What you are asked to do
When you reach the line containing "set_input_delay 5.0000 -clock" in the entries below, start writing out each line exactly, and stop after the line containing "io_pins 171 \".

Collected data entries
-- Opening Marker --

From an optimization exercise on the open Yosys and OpenROAD flow, aimed at small area, a short achievable clock period and few clock cycles per item; shortcuts taken in it are not production practice.
The RTL was checked by simulation tests, not by an equivalence proof against the original design.
Power figures rest on the tool's default switching activity, not on a simulated workload.

## flow/design.v (module list and top-level ports; edited modules follow where they fit)
// module fp32_mul_s1: 75 lines
// module fp32_mul_s2: 17 lines
// module fp32_mul_s3: 31 lines
// module fp_sigmul: 671 lines
// module fp32_add_s1: 61 lines
// module fp32_add_s2: 16 lines
// module fp32_add_s3: 44 lines
// module fp_pfx_add: 30 lines
// module xover_f32: 54 lines
// module xover_engine: 167 lines
module xover_f32 (
    input  wire        clk,
    input  wire        rst,         
    input  wire        cfg_we,
    input  wire [3:0]  cfg_addr,
    input  wire [31:0] cfg_data,
    input  wire        clear,       
    input  wire        in_valid,
    output wire        in_ready,
    input  wire [31:0] in_x,
    output reg         out_valid,
    output wire [31:0] out_low,
    output wire [31:0] out_mid,
    output wire [31:0] out_high
);
  // ...
==> flow/run.sh <==
#!/bin/bash
# synth_recipe.tcl (not shown) runs the flow's synth.tcl, then flattens the netlist and writes it again
# the make line also repeats each setting of config.mk as NAME=value (left out here)
make -C /OpenROAD-flow-scripts/flow DESIGN_CONFIG=/design/flow/config.mk WORK_HOME=/design/flow/orfs CLKGATE_MAP_FILE= SYNTH_SCRIPT=/design/flow/synth_recipe.tcl finish
==> flow/config.mk <==
export PLATFORM = sky130hd
export DESIGN_NAME = xover_f32
export DESIGN_NICKNAME = xover_f32
export VERILOG_FILES = /design/flow/design.v
export SDC_FILE = /design/flow/constraint.sdc
export NUM_CORES = 4
export LEC_CHECK = 0
export ABC_AREA = 1
export CAP_MARGIN = 20
export CORE_MARGIN = 2
export CORE_UTILIZATION = 55
export PLACE_DENSITY = 0.65
export SLEW_MARGIN = 20
==> flow/constraint.sdc <==
create_clock -name core_clock -period 25.0 [get_ports {clk}]
set_input_delay 5.0000 -clock core_clock [delete_from_list [all_inputs] [get_ports {clk}]]
set_output_delay 5.0000 -clock core_clock [all_outputs]
set_load 0.01 [all_outputs]
==> flow_metrics.tcl, run 1 <==
set metrics [dict create \
    status "timing/DRC/antenna clean" \
    rr_endpoint "u_lp.m1_amt[5]" \
    stdcell_count 16100 \
    overflow 0 \
    io_pins 171 \
    comb_power_share_pct 53.3 \
    nMultiInputCombCells 9300 \
    multiInputGateArea_mm2 0.0590 \
    seq_area_mm2 0.0421 \
    crit_cells 51 \
    ant_nets 0 \
    grtUsageMet3_pct 6.84 \
    synth_mux_area_share_pct 0.218 \
    buf_share_pct 2.83 \
    hold_path.startpoint "u_lp.m1_e0[6]" \
    whs_path_depth 0 \
    place_hpwl_um 279000 \
    maxCapViolCount 0 \
    synth_top_family_by_area "simple AND/OR/NAND/NOR gates" \
    drc 0 \
    portBuffers 170 \
    hold_ws_ps 251 \
    initial_core_util_pct 55.2 \
    skew_ps 99.1 \
    sequential_cell_total 1719 \
    required_ps 25680 \
    wl_per_cell_um 23.4 \
    grt_use_total_pct 36.4 \
    synth_cell_types 85 \
    cts_buffers 180 \
    postSynthCellCount 13400 \
    p_int_mw 7.67 \
    synth-main-ff-cell "dfxtp_1" \
    wl_um 378000 \
    regToRegStartpoint "u_lp.sm_x" \
    dp_slack_ps 16970 \
    std_cell_rows 164 \
    clkCellAreaFrac_pct 5.13 \
    globalplace.congestion 1.00 \
]
Testbench counts, summed over its fixed seeds: cycles 96,088, items 8,000.
==> module fp32_mul_s1, before the edit <==
module fp32_mul_s1 (
    input  wire [31:0] a,
    input  wire [31:0] b,
    output wire [47:0] pa,         
    output wire [47:0] pb,
    output wire        sy,         
    output wire [1:0]  spc,        
    output wire [7:0]  e0,         
    output wire        e0_hi,      
    output wire        e0_ff,      
    output wire        adj_ok,     
    output wire [5:0]  amt,        
    output wire [5:0]  tz          
);
    wire [7:0]  ea = a[30:23];
    wire [7:0]  eb = b[30:23];
    wire [22:0] fa = a[22:0];
    wire [22:0] fb = b[22:0];
    wire a_e0 = (ea == 8'h00);
    wire b_e0 = (eb == 8'h00);
    wire a_e1 = (ea == 8'hFF);
    wire b_e1 = (eb == 8'hFF);
    wire a_f0 = (fa == 23'd0);
    wire b_f0 = (fb == 23'd0);
    wire a_nan  = a_e1 & ~a_f0;
    wire b_nan  = b_e1 & ~b_f0;
    wire a_inf  = a_e1 & a_f0;
    wire b_inf  = b_e1 & b_f0;
    wire a_zero = a_e0 & a_f0;
    wire b_zero = b_e0 & b_f0;
    wire a_sub  = a_e0 & ~a_f0;
    wire b_sub  = b_e0 & ~b_f0;
    assign sy = a[31] ^ b[31];
    wire is_nan  = a_nan | b_nan | (a_inf & b_zero) | (b_inf & a_zero);
    wire is_inf  = a_inf | b_inf;
    wire is_zero = a_zero | b_zero | (a_sub & b_sub);
    assign spc = is_nan ? 2'd3 : is_inf ? 2'd2 : is_zero ? 2'd1 : 2'd0;
    wire [23:0] ma = {~a_e0, fa};
    wire [23:0] mb = {~b_e0, fb};
    fp_sigmul u_sig (.a(ma), .b(mb), .sa(pa), .sb(pb));
    wire [22:0] fs = a_sub ? fa : (b_sub ? fb : 23'h400000);
    reg  [4:0]  lzs;
    integer i;
    always @* begin
        lzs = 5'd23;
        for (i = 0; i < 23; i = i + 1)
            if (fs[i]) lzs = 5'd23 - i[4:0];
    end
    wire [4:0] lzs_eff = (a_sub | b_sub) ? lzs : 5'd0;
    reg [4:0] tza, tzb;
    always @* begin
        tza = 5'd23;
        for (i = 22; i >= 0; i = i - 1)
            if (ma[i]) tza = i[4:0];
        tzb = 5'd23;
        for (i = 22; i >= 0; i = i - 1)
            if (mb[i]) tzb = i[4:0];
    end
    assign tz = {1'b0, tza} + {1'b0, tzb};
    wire [8:0] xa = {1'b0, ea[7:1], ea[0] | a_e0};
    wire [8:0] xb = {1'b0, eb[7:1], eb[0] | b_e0};
    wire [9:0] xs = {1'b0, xa} + {1'b0, xb};
    wire signed [10:0] k  = $signed({1'b0, xs}) - 11'sd127;
    wire signed [10:0] lz = $signed({6'd0, lzs_eff});
    wire               k_gt = (k > lz);
    wire signed [10:0] s1 = k_gt ? lz : k;                   
    wire signed [10:0] e0w = $signed({1'b0, xs}) - 11'sd126 - lz;
    assign adj_ok = k_gt;
    assign e0     = e0w[7:0];
    assign e0_hi  = (e0w >= 11'sd256);
    assign e0_ff  = (e0w == 11'sd255);
    wire signed [10:0] s1c  = (s1 < -11'sd26) ? -11'sd26 : s1;
    wire signed [10:0] amtw = 11'sd23 - s1c;
    assign amt = amtw[5:0];
endmodule
==> module fp32_mul_s2, before the edit <==
module fp32_mul_s2 (
    input  wire [47:0] pa,
    input  wire [47:0] pb,
    input  wire [5:0]  amt,
    input  wire [5:0]  tz,
    output wire [25:0] w,          
    output wire        st_a,       
    output wire        st_b        
);
    assign st_a = ({1'b0, tz} + 7'd1 < {1'b0, amt});
    assign st_b = (tz < amt);
    wire [47:0] prod;
    fp_pfx_add #(.N(48), .L(6)) u_cpa (.a(pa), .b(pb), .cin(1'b0), .s(prod));
    wire [48:0] pe  = {prod, 1'b0};
    wire [48:0] psh = pe >> amt;
    assign w = psh[25:0];
endmodule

-- Closing Marker --

Solution to the problem
set_input_delay 5.0000 -clock core_clock [delete_from_list [all_inputs] [get_ports {clk}]]
set_output_delay 5.0000 -clock core_clock [all_outputs]
set_load 0.01 [all_outputs]
==> flow_metrics.tcl, run 1 <==
set metrics [dict create \
    status "timing/DRC/antenna clean" \
    rr_endpoint "u_lp.m1_amt[5]" \
    stdcell_count 16100 \
    overflow 0 \
    io_pins 171 \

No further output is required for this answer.